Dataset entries
[Start of section]

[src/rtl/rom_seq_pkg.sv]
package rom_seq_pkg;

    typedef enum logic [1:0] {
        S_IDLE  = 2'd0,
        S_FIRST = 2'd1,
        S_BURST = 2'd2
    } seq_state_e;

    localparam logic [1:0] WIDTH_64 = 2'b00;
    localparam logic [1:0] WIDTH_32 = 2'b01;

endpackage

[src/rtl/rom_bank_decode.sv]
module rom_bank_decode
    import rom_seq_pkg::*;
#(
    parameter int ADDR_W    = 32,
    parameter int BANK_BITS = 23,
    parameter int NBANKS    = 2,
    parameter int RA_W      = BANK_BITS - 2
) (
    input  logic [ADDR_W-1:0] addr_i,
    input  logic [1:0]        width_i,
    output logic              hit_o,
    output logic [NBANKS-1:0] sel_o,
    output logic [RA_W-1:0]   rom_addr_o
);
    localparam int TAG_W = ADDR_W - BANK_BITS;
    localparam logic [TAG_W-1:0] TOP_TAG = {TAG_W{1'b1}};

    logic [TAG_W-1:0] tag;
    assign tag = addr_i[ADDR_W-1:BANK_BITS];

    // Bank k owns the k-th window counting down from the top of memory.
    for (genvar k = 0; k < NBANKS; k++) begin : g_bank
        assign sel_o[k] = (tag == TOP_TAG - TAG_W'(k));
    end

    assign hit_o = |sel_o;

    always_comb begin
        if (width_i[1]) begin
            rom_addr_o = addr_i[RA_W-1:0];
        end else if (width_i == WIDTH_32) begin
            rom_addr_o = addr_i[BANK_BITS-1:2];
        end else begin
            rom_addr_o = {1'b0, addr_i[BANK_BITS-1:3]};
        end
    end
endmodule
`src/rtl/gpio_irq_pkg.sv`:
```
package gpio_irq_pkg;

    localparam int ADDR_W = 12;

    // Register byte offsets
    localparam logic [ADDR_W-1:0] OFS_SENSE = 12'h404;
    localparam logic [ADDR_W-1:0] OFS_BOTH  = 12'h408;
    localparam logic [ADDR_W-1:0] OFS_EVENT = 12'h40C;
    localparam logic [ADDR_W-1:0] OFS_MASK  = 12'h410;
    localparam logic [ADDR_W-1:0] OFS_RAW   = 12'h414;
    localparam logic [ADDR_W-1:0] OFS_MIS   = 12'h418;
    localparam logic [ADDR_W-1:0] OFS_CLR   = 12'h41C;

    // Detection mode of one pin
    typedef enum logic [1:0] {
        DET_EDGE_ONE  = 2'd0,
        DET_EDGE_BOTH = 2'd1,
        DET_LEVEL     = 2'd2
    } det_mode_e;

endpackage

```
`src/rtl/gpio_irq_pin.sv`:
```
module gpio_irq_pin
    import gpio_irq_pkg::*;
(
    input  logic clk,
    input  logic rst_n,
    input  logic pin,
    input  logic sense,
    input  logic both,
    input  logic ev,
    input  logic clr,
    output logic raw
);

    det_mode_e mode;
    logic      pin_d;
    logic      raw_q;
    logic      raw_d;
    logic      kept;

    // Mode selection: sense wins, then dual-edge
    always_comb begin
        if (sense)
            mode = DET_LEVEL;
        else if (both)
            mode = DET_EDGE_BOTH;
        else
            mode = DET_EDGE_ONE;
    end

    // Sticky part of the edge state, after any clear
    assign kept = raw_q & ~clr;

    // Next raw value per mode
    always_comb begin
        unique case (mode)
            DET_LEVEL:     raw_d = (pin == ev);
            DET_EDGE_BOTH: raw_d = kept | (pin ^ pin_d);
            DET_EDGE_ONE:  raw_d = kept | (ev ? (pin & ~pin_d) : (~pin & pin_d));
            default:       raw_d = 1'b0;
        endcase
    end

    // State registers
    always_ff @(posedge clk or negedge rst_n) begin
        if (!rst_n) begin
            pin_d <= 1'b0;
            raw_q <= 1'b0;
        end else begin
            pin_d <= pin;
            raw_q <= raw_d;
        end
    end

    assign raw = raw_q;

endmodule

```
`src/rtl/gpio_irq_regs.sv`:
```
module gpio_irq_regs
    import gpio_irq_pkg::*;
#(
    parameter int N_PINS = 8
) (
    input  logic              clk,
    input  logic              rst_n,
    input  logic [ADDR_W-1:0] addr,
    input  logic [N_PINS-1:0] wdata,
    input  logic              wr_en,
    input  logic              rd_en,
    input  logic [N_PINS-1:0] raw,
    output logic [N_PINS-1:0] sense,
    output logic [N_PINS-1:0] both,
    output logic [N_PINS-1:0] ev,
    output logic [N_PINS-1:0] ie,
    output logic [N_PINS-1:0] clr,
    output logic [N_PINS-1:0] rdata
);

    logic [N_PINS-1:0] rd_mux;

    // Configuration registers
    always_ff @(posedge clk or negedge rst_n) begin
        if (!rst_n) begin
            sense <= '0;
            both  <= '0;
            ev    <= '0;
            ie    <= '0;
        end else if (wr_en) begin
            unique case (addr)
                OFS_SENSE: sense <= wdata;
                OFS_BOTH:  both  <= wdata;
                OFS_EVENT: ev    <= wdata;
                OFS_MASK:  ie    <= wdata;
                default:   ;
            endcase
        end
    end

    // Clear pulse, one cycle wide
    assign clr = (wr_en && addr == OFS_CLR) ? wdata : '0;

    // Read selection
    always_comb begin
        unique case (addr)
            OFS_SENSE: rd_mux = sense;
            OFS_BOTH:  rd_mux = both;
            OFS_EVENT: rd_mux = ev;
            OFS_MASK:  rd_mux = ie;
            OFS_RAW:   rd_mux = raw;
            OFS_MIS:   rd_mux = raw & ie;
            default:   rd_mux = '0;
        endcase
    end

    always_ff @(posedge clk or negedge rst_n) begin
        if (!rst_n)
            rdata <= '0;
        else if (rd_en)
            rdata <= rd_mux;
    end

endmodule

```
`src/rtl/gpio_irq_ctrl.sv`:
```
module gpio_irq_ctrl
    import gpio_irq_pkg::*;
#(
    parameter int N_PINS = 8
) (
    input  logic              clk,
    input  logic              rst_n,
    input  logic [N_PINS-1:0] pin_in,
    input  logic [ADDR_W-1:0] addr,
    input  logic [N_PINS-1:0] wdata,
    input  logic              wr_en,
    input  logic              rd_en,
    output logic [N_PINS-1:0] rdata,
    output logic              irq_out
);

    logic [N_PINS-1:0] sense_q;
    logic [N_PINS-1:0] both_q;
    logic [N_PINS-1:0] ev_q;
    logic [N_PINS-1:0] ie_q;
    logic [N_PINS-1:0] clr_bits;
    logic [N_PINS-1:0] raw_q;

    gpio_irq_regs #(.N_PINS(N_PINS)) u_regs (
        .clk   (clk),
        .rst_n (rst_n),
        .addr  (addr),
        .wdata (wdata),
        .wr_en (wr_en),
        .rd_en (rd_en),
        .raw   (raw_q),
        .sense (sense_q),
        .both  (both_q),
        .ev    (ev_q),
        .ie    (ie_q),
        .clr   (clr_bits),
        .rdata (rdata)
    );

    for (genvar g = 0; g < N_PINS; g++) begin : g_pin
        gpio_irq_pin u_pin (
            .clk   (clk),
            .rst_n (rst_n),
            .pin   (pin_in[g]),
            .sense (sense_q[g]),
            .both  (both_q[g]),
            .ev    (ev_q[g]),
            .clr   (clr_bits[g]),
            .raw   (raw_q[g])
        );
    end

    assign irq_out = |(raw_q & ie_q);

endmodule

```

[End of section]
[Start of section]

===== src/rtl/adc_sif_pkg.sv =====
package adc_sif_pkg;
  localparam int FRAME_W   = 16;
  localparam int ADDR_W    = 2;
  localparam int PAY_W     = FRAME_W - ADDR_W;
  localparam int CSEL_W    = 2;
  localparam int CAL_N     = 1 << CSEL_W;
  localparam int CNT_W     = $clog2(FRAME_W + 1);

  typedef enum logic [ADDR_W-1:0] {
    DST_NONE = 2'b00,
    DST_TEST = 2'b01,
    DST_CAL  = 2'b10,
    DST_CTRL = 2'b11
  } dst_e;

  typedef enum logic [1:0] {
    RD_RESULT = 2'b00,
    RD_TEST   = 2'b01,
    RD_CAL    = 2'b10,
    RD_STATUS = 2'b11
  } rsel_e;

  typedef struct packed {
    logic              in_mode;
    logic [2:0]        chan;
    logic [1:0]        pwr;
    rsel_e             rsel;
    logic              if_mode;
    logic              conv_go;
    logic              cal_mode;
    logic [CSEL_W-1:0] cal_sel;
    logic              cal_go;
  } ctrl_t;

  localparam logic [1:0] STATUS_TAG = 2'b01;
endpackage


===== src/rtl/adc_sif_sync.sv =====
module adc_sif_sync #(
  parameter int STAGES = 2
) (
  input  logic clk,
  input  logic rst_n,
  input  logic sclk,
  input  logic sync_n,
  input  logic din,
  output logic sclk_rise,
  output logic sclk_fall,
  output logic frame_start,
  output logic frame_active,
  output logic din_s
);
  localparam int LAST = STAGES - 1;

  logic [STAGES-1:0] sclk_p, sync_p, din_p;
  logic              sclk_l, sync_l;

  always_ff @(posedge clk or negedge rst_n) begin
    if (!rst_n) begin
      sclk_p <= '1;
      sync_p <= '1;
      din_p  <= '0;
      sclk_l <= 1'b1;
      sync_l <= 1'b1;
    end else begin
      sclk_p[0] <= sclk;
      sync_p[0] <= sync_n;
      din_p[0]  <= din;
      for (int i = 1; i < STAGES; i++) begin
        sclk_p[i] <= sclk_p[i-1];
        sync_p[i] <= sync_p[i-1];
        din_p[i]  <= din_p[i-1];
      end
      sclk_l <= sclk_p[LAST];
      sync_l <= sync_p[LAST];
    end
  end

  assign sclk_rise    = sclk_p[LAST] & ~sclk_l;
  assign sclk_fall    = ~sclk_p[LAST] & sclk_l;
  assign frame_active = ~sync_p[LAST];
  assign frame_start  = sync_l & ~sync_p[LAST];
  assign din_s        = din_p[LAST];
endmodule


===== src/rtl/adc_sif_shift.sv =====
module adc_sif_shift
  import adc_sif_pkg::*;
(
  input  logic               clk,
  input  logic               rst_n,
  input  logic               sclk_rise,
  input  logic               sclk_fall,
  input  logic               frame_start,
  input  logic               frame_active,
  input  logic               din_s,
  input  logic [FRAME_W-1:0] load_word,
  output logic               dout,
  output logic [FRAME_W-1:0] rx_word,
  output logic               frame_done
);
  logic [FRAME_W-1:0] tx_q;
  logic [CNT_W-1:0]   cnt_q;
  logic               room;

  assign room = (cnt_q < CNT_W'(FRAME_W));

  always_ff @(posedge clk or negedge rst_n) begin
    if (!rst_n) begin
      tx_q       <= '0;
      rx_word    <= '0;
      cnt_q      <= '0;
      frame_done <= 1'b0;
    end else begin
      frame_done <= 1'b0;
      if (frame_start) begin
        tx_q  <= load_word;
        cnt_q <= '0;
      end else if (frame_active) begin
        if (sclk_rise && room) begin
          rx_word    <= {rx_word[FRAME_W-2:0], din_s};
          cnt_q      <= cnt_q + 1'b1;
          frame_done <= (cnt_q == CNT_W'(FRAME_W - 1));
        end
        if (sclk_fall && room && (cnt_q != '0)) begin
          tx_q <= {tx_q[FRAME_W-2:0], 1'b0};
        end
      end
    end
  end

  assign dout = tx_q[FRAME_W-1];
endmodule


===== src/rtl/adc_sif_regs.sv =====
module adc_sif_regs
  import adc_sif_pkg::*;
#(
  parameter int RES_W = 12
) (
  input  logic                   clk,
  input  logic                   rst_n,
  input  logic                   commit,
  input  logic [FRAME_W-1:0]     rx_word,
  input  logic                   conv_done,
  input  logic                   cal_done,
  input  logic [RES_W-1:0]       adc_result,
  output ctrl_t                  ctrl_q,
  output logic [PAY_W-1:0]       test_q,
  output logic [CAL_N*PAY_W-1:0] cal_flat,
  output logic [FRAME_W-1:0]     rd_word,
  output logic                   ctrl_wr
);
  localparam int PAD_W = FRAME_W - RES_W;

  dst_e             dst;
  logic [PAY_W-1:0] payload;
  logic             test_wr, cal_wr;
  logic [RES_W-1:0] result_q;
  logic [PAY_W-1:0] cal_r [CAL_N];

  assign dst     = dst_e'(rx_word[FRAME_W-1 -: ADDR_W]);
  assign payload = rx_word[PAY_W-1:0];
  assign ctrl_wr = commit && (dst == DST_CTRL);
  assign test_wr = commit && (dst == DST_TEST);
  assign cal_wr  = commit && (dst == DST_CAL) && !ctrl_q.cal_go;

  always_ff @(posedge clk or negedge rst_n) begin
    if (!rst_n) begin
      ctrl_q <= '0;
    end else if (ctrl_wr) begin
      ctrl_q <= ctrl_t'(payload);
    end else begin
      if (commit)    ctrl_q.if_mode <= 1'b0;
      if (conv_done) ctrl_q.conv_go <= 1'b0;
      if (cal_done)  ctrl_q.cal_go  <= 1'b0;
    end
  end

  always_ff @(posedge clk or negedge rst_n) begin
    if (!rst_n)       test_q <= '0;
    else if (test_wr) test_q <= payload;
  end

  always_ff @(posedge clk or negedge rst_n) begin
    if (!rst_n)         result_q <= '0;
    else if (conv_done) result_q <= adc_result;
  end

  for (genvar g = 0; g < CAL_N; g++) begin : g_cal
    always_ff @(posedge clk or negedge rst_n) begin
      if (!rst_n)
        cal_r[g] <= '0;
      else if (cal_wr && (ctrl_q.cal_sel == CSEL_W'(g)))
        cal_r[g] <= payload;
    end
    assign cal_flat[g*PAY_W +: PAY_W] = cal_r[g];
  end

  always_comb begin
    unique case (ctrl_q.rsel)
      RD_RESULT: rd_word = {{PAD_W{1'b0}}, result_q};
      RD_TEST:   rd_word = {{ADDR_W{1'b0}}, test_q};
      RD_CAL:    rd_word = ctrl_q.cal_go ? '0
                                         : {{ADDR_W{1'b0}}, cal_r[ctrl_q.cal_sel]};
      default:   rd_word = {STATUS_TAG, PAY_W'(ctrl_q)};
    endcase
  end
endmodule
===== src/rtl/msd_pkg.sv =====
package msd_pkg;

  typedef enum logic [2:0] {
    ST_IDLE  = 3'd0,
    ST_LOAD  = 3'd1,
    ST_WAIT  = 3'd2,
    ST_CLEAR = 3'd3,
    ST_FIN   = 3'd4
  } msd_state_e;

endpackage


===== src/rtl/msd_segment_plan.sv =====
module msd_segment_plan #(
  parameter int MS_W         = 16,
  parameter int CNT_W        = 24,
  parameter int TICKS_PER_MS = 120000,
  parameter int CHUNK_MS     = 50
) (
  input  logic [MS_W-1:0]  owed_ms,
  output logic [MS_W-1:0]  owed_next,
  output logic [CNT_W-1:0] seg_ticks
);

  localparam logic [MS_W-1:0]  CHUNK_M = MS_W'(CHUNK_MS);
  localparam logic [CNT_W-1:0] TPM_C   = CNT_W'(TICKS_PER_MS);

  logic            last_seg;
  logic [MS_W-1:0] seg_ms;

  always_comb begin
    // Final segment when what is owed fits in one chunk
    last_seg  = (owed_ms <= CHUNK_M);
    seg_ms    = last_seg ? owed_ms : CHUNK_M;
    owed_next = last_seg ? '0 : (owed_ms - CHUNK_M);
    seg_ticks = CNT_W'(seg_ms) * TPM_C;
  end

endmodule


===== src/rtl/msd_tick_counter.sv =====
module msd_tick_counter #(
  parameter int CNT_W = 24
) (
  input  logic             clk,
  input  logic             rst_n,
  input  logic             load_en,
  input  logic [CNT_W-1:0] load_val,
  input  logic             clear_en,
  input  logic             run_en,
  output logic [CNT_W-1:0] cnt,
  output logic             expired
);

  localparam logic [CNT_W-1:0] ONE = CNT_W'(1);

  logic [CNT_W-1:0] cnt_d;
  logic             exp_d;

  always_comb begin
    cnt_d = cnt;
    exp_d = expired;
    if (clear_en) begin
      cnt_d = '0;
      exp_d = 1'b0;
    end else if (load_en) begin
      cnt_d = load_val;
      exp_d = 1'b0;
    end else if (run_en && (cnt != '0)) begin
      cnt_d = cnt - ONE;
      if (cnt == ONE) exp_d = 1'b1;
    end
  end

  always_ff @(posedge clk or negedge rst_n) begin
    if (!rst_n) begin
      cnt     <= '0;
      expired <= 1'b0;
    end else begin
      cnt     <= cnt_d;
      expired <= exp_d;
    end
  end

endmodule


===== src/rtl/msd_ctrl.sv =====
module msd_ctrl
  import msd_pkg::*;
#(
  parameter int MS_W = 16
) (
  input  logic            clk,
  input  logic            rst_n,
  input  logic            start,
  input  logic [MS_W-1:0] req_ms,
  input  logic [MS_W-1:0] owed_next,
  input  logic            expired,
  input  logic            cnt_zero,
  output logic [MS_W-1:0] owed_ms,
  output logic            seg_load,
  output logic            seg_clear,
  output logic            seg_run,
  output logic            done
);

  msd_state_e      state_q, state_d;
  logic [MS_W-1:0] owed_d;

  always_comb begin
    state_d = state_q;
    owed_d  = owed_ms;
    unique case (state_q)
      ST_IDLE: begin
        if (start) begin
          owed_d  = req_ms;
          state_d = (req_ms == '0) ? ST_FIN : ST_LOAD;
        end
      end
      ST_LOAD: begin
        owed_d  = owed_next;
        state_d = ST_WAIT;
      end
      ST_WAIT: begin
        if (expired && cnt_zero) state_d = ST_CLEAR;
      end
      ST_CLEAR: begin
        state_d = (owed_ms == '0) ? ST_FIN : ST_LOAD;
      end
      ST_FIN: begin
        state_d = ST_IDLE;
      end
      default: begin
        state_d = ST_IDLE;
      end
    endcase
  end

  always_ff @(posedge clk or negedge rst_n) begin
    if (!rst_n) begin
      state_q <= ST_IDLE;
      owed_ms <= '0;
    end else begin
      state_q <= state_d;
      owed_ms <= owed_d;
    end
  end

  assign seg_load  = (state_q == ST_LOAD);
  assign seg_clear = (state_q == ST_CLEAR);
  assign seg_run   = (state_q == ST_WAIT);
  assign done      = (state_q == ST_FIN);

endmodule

[End of section]

EXERCISE>
Make a copy of each line in the records that has the word "enum".

FINAL ANSWER>
    typedef enum logic [1:0] {
    typedef enum logic [1:0] {
  typedef enum logic [ADDR_W-1:0] {
  typedef enum logic [1:0] {
  typedef enum logic [2:0] {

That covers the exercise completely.